The line opened on 12 July 1904 and at the opening there were delivered two six-axle steam locomotives from Hartmann, which were named Lier and Hole. The railway also took delivery of two passenger cars, a combined freight and conductor car, and a number of freight cars. Periodically the railway needed extra haulage power, and therefore sometimes leased locomotives from the Norwegian State Railways. The initial fares were NOK 1.30 from Lier to Svangstrand, while the ferry across the lake cost an additional NOK 1.50. The greatest ridership was during the summer, when tourists took the line to reach the steam ships. During winter, the ridership fell, and the railway terminated at Sylling instead of Svangerstrand.

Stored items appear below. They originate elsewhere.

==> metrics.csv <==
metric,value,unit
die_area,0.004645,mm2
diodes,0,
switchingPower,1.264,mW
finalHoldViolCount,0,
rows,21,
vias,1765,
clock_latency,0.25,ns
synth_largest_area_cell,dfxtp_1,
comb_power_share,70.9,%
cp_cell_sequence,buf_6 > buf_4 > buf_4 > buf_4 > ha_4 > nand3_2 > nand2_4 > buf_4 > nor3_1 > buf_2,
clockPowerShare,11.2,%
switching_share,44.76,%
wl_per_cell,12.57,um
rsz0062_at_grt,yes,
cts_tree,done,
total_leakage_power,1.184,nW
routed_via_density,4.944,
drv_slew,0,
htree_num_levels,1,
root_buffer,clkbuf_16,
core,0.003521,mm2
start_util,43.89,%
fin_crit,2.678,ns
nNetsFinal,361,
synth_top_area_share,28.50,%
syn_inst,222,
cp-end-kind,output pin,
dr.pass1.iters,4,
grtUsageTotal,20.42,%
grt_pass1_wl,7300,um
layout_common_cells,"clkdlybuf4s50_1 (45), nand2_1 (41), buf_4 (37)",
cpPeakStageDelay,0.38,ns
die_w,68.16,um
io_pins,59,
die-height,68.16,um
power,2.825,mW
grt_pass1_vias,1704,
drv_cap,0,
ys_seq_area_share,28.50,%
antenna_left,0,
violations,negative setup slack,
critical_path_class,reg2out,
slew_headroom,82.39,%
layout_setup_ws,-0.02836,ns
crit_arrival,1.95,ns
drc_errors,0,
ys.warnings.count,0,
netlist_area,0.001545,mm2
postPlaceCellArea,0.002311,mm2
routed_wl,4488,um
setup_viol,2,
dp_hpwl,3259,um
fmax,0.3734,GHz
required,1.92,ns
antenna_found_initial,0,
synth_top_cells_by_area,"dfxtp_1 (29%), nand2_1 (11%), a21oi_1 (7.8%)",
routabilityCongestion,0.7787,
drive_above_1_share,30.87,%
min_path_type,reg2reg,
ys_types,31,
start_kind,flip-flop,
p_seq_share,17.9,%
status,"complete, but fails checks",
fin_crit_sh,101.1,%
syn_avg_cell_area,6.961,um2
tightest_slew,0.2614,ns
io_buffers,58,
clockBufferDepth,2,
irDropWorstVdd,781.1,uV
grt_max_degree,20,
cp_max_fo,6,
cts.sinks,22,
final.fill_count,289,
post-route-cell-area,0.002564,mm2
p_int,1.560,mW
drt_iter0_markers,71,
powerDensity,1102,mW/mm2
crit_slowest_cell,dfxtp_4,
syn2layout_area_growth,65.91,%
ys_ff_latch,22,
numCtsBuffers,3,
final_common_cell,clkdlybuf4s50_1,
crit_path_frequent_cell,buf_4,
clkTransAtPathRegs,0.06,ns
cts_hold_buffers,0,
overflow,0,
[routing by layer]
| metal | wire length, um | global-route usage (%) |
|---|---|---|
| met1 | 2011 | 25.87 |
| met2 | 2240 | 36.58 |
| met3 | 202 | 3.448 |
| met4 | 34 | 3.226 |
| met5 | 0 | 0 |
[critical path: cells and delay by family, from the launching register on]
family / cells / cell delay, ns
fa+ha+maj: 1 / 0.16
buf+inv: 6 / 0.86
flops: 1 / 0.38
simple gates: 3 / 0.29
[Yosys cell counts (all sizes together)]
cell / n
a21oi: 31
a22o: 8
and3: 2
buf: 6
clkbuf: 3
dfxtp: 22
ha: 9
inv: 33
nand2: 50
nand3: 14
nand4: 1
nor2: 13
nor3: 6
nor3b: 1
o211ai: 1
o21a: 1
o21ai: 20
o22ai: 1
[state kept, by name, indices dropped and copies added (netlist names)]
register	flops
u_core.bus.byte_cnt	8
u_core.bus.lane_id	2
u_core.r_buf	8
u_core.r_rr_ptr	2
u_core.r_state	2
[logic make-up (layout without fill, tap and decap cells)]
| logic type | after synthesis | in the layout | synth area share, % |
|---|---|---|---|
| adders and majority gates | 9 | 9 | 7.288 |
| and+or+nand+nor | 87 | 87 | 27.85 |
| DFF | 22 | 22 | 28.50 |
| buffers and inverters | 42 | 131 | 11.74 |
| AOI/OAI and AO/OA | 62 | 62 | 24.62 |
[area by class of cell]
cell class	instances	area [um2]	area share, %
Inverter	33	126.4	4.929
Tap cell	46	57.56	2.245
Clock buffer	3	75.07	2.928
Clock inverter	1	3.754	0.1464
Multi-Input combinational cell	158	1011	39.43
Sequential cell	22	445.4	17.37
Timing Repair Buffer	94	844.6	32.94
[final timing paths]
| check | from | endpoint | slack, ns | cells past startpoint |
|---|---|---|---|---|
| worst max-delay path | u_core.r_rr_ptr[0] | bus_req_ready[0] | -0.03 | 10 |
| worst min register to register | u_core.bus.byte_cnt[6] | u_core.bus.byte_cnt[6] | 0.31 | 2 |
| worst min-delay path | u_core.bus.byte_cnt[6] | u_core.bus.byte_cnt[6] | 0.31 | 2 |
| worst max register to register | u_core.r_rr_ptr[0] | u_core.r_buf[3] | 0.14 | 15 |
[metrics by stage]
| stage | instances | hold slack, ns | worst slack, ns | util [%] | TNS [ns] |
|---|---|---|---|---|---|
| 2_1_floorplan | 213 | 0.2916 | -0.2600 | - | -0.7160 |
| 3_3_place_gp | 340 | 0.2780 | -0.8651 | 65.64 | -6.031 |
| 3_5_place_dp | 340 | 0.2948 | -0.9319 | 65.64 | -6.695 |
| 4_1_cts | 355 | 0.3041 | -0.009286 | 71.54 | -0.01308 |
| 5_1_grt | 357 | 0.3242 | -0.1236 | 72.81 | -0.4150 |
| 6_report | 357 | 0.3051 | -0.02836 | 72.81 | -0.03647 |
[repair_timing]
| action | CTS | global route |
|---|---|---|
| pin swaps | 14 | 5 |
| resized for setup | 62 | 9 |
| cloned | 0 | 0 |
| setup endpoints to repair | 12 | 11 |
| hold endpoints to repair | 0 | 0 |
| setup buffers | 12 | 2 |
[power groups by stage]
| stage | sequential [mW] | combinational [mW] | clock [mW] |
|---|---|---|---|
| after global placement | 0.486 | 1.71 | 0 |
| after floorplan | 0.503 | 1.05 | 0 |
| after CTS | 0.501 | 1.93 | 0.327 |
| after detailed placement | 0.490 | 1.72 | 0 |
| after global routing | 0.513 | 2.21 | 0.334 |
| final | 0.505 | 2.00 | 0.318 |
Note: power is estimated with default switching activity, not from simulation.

The company bought the steamship Activ, which supplemented the incumbent ferry Ringerike on Tyrifjorden. She had a capacity of 50 passengers and a crew of two, and a power output of 6 kW. She had been built in 1892 or 1894, and sold to A/S Lierbanen in 1904 or 1906. Activ was then put into service on the route from Sundvollan and Svangstrand. She was in bad shape, and was taken out of service in 1909, sold in 1911 and dismantled in 1914, after an accident.

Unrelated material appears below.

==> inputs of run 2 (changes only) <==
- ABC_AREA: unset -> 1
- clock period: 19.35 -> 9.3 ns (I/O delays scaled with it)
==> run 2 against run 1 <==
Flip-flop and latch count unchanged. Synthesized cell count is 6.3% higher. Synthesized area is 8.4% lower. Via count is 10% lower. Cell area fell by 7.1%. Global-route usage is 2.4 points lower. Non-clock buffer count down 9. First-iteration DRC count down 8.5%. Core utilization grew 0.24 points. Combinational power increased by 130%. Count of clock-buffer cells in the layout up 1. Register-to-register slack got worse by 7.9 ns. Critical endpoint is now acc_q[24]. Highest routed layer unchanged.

The first year of operation had 40,000 passengers and gave a small profit, but the next two gave deficits of NOK 5,000. Fiscal year 1907–08 gave a profit of NOK 11,000, increasing to NOK 18,562 in 1912–13—by then the line had 64,080 passengers. The line had a large impact on Sylling, where the population increased from 467 in 1900 to 713 in 1910.

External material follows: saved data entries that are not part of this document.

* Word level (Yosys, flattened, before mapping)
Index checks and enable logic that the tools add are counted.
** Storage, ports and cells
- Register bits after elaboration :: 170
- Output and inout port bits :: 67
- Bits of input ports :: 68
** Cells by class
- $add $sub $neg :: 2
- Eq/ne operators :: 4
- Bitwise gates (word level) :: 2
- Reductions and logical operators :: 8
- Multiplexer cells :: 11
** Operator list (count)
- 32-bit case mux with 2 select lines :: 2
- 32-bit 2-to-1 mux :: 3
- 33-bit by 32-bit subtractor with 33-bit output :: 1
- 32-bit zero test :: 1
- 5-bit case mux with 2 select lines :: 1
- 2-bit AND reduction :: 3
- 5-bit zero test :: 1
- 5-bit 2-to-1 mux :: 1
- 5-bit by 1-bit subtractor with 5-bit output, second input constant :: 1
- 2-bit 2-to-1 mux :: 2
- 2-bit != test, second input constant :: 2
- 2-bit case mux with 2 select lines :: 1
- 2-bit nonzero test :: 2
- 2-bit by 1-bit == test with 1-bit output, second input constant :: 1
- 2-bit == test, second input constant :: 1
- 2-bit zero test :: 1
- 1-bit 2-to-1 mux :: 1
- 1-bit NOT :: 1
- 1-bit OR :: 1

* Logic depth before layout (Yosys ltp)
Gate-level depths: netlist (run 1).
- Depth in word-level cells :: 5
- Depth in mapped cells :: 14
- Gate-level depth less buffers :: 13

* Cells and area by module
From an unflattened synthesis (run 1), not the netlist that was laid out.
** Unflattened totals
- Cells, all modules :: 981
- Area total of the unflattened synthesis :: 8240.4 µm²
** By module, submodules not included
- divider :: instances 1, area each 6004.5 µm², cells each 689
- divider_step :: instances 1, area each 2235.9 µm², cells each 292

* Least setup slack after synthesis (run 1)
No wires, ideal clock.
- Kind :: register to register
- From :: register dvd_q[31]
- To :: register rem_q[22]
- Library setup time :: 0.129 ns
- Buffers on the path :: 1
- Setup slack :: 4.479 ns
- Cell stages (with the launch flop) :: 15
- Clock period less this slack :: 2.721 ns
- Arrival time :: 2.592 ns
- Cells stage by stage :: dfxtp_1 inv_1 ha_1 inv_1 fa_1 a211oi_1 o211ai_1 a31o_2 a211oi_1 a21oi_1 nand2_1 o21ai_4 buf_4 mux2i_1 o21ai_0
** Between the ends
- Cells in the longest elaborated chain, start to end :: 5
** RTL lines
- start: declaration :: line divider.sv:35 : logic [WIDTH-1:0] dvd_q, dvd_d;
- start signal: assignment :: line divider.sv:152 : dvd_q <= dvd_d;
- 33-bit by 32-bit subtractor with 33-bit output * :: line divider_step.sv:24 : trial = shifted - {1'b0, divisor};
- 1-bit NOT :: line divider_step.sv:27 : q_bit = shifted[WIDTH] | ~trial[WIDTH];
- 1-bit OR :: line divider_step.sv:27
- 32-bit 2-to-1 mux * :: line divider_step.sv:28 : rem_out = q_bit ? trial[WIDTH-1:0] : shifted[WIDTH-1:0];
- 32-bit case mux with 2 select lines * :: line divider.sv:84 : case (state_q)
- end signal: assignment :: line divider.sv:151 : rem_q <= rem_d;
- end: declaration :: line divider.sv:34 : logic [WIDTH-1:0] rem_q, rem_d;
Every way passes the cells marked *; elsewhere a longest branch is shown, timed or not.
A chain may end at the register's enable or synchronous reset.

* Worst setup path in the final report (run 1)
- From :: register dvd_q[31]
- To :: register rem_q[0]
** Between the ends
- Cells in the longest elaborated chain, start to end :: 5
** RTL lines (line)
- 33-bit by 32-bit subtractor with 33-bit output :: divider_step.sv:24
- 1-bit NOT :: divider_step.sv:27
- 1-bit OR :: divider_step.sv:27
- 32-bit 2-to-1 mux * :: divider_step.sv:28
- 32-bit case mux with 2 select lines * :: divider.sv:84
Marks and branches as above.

In 1920, the Drammen Line was rebuilt to standard gauge, and all cargo between the two lines had to be transshipped, increasing costs. The cheap construction methods, combined with bad geological conditions, caused derailing and other limitations to operation, including frequent delays. From 1922, the section from Lier to Egge was rebuilt to dual gauge to allow gravel trains to operate to the gravel pit at Egge. In 1927, a bus services started through the western part of Lier, claiming many of the trains' patrons. To help save the company, the employees offered to work for half wage, but it was not sufficient to save the line. All scheduled traffic was terminated on 23 October 1932, although the section to Tronstad Bruk was retained for some industrial trains until 31 December 1936. The line was then demolished.